═══ Material provided ═══

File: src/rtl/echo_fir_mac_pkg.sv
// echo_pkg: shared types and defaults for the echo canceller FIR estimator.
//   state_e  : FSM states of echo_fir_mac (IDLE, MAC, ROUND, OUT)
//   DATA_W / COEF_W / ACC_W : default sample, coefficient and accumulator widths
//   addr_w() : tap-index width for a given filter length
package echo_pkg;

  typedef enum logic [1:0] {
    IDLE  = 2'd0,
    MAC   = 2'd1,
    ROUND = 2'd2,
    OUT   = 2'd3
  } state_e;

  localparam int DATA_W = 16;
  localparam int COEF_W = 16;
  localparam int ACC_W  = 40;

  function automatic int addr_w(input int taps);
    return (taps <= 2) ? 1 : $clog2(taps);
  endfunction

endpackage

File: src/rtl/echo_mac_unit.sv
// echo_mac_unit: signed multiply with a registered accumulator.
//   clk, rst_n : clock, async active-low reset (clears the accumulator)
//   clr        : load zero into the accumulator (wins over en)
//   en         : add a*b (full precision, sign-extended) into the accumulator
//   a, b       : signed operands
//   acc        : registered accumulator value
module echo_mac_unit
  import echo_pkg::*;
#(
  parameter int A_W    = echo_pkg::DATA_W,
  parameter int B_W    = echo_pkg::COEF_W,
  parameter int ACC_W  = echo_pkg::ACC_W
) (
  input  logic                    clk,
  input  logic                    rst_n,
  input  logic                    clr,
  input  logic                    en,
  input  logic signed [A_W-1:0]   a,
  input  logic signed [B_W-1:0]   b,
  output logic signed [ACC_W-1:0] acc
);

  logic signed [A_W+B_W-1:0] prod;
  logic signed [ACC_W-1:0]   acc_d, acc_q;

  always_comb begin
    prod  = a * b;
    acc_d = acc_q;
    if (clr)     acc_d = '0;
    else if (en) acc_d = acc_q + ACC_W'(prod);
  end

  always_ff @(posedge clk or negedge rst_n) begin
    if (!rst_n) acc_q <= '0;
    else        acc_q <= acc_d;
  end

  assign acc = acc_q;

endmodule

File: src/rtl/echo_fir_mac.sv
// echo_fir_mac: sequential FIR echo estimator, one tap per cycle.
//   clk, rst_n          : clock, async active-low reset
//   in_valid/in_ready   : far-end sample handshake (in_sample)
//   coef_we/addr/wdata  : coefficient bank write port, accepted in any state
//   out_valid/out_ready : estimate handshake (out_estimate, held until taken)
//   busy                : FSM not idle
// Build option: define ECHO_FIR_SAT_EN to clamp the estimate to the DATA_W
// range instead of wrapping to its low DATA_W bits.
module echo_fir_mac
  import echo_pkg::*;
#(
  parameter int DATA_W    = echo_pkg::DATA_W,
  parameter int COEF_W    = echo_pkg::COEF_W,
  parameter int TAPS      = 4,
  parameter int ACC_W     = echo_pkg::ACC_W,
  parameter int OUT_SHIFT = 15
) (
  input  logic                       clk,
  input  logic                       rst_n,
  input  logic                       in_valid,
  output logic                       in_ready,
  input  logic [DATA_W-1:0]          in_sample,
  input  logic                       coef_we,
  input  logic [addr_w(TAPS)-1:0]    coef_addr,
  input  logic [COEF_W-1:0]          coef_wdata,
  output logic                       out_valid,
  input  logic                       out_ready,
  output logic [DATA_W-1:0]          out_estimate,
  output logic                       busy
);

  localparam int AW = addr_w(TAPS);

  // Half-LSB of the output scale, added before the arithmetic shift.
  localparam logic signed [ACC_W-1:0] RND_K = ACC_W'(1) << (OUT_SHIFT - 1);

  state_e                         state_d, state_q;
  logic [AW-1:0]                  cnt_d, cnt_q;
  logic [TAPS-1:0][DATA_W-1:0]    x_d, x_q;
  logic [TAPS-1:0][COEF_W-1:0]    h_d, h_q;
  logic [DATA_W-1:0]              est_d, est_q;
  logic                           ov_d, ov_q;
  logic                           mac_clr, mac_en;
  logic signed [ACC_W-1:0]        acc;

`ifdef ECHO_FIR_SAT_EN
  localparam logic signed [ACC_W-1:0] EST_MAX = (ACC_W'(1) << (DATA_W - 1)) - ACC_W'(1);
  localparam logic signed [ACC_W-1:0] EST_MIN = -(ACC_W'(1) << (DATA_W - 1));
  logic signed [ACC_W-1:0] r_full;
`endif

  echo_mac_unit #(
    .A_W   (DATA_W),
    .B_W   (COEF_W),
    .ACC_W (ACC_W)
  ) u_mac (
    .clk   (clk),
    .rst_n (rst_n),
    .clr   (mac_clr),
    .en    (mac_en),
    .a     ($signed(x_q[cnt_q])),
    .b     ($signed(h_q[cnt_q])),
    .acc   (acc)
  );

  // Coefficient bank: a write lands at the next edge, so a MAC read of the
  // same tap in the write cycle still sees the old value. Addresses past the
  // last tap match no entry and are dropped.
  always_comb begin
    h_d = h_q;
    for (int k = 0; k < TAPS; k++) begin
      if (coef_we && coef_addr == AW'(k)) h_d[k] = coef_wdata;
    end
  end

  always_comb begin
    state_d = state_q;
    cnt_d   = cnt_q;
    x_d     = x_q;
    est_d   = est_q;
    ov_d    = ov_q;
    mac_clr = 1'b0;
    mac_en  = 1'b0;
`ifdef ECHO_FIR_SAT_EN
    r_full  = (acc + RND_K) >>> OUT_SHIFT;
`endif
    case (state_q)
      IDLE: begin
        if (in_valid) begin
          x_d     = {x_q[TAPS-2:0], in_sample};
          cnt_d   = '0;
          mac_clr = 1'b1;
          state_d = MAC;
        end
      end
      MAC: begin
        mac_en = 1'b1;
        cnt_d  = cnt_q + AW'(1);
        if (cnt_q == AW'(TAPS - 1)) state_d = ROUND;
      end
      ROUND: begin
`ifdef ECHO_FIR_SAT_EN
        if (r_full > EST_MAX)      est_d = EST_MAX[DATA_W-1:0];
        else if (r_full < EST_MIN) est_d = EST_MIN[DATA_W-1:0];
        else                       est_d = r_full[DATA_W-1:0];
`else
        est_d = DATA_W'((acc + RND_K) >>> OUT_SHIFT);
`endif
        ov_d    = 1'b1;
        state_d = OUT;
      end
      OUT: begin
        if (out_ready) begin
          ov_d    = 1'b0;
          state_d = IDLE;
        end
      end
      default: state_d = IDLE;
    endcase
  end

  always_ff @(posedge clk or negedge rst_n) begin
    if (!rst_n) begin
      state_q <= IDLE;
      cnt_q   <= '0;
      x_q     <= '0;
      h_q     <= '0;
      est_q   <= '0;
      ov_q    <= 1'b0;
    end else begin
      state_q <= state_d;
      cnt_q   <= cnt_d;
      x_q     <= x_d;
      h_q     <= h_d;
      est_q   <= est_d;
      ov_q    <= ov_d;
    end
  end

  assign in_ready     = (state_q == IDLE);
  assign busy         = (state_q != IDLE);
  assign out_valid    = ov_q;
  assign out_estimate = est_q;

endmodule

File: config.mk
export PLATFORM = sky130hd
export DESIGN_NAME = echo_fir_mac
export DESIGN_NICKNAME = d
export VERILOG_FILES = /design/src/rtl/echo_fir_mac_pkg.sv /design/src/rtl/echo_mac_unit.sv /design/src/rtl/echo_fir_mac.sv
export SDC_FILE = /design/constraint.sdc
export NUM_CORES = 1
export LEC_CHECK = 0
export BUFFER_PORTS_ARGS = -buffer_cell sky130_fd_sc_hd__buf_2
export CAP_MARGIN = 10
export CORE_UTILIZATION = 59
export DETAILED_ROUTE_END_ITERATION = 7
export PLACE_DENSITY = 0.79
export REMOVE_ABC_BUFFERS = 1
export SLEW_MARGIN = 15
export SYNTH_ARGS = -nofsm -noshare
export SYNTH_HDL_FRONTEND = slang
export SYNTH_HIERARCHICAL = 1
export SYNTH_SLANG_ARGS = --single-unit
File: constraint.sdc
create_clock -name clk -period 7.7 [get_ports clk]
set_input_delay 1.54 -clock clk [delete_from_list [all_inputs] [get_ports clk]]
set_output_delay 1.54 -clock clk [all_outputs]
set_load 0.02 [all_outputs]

═══
═══ Material provided ═══

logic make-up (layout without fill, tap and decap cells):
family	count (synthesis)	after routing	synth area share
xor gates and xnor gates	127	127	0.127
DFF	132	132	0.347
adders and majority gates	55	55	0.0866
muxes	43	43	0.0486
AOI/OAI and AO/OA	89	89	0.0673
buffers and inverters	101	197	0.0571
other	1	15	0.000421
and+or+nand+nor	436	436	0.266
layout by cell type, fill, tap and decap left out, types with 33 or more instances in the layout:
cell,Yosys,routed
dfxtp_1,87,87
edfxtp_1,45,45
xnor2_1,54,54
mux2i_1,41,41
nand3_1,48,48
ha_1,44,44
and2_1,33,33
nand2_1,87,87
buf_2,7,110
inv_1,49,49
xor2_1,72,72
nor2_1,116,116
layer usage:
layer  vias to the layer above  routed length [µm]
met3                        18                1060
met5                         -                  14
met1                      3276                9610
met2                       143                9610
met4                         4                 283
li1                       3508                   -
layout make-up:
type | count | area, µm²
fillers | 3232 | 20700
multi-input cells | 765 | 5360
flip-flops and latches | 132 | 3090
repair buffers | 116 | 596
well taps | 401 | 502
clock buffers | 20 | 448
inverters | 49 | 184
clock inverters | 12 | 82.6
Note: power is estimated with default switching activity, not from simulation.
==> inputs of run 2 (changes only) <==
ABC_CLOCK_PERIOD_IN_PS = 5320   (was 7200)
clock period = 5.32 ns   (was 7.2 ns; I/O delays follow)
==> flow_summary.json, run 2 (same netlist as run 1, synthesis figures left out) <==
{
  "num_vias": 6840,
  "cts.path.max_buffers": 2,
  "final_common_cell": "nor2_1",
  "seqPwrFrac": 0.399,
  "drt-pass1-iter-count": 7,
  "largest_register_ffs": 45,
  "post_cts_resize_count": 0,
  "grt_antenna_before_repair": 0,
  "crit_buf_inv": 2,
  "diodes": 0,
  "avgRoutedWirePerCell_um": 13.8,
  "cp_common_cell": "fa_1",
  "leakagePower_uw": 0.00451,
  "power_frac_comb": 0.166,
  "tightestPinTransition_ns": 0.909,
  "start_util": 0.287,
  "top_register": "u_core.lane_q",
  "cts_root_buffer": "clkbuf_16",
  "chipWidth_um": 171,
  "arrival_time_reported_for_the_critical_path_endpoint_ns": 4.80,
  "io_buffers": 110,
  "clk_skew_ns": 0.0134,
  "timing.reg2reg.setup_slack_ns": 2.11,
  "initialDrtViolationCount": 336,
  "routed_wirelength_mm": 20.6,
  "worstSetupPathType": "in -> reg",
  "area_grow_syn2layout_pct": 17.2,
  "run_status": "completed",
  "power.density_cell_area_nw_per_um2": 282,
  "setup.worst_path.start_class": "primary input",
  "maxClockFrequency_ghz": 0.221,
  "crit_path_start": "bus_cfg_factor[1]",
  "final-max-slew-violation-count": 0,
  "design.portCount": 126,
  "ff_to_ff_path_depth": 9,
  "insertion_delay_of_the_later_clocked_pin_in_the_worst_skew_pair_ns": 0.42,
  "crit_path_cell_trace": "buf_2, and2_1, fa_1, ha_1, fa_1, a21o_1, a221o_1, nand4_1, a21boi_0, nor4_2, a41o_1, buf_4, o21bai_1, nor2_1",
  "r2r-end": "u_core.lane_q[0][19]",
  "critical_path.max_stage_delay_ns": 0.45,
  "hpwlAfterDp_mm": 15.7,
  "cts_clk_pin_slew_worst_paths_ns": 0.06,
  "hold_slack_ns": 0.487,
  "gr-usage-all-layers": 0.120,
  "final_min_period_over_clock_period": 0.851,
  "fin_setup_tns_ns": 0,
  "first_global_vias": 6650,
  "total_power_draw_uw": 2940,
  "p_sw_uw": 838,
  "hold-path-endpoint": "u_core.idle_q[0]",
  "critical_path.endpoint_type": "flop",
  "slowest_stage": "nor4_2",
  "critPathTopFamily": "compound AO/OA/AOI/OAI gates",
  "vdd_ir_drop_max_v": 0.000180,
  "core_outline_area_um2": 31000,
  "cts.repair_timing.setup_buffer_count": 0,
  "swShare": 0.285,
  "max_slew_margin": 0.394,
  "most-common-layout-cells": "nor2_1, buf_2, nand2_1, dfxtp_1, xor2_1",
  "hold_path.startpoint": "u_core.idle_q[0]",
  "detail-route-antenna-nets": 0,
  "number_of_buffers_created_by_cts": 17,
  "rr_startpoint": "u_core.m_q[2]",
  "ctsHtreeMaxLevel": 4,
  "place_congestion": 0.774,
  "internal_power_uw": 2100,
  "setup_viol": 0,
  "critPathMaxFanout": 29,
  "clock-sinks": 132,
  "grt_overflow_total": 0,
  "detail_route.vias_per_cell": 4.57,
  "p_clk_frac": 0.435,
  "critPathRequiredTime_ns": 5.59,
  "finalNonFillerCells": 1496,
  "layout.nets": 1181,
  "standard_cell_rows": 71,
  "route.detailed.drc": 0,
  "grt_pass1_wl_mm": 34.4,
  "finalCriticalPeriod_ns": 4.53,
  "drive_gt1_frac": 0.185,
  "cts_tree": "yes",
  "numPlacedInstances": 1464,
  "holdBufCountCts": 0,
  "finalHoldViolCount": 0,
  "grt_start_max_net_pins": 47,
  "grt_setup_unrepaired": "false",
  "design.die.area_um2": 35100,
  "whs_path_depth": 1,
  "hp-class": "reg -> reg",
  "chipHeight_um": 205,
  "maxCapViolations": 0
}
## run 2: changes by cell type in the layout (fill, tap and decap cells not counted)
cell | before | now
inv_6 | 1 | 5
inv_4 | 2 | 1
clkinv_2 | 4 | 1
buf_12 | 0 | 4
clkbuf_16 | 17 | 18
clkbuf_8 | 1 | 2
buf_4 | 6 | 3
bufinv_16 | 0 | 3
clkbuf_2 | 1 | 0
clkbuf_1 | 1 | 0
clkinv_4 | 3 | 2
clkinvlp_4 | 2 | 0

═══

Only one stretch of the entries above is wanted: the lines from the one containing "clkbuf_8 | 1 | 2" through the one containing "clkinvlp_4 | 2 | 0". Please reproduce it exactly.

_Task response_:
clkbuf_8 | 1 | 2
buf_4 | 6 | 3
bufinv_16 | 0 | 3
clkbuf_2 | 1 | 0
clkbuf_1 | 1 | 0
clkinv_4 | 3 | 2
clkinvlp_4 | 2 | 0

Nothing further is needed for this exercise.